WHAT IS REQUIRED:
In the data below, find the lines containing "netlist" and say how many there are, nothing more.

THE DATA:
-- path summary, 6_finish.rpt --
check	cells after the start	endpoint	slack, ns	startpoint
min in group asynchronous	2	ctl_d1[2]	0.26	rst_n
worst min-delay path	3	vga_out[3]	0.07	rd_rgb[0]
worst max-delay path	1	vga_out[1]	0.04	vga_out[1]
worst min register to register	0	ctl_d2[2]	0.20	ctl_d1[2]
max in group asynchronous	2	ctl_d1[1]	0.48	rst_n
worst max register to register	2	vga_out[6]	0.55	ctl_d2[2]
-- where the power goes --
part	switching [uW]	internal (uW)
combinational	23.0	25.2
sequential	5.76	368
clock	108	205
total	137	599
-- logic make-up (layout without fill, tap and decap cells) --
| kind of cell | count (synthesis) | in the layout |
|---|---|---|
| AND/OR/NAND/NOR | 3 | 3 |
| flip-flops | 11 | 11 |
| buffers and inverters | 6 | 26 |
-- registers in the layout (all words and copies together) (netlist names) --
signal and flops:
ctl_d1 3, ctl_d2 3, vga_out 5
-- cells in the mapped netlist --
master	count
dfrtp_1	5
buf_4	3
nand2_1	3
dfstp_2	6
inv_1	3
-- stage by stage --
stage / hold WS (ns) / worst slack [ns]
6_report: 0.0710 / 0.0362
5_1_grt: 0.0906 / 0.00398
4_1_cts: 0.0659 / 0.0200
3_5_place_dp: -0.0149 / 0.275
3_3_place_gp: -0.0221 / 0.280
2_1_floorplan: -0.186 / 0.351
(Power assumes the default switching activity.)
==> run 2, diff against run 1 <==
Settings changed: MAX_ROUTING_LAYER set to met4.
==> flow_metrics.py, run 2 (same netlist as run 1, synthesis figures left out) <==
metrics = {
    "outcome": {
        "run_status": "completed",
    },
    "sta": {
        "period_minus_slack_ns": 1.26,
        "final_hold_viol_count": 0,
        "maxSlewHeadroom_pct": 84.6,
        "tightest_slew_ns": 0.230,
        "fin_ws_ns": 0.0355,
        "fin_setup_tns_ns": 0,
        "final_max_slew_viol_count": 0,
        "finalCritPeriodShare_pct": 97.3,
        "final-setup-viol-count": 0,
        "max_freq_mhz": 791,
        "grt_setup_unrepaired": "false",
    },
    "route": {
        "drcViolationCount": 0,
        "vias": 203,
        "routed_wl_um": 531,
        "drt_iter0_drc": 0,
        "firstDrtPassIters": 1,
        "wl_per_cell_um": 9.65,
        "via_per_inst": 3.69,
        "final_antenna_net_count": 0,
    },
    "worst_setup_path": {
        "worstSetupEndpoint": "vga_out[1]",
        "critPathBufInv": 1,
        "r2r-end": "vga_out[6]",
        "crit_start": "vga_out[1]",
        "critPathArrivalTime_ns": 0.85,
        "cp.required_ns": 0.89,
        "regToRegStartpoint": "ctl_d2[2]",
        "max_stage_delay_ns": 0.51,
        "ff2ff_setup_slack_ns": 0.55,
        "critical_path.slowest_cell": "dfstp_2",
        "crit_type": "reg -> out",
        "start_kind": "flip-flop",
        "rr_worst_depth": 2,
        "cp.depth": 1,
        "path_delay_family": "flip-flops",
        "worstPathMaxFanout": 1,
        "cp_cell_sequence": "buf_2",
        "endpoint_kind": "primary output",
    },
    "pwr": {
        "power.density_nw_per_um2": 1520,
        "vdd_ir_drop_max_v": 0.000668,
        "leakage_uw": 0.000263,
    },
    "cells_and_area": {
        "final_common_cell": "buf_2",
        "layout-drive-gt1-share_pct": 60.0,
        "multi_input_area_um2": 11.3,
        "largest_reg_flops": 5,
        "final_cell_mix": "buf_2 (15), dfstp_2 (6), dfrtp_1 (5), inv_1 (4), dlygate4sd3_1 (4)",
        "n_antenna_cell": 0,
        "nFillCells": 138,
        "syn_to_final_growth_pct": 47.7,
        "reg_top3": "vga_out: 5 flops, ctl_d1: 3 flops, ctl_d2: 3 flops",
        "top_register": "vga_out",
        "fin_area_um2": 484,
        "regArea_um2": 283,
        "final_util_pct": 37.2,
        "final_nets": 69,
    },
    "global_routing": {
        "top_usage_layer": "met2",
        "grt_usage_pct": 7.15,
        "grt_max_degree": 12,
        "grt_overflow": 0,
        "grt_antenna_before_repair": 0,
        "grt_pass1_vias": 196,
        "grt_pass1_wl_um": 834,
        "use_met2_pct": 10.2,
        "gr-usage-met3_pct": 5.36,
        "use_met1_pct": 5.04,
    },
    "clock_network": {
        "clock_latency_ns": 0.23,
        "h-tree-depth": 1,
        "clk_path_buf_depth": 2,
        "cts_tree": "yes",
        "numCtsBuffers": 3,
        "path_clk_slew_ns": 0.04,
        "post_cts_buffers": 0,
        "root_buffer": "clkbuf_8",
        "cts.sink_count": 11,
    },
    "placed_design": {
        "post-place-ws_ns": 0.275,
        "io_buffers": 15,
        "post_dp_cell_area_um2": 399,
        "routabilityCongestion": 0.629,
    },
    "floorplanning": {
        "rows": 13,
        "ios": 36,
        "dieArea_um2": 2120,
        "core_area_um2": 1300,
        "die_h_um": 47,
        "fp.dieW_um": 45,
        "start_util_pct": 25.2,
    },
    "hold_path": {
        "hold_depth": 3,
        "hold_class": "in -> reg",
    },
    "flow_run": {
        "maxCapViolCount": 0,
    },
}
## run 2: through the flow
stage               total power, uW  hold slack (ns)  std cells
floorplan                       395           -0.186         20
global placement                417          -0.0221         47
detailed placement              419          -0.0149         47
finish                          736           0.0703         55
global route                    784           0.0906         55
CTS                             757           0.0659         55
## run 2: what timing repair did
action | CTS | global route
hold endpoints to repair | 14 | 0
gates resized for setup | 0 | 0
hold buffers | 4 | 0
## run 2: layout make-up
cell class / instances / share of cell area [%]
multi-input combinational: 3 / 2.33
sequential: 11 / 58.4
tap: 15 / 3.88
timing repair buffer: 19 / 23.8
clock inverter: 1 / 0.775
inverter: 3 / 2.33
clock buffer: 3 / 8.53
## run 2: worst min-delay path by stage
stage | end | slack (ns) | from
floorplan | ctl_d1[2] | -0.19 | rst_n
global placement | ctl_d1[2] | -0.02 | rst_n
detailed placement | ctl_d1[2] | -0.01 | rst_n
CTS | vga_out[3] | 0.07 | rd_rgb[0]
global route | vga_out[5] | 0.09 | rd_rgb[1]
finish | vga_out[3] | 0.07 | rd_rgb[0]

SOLUTION:
3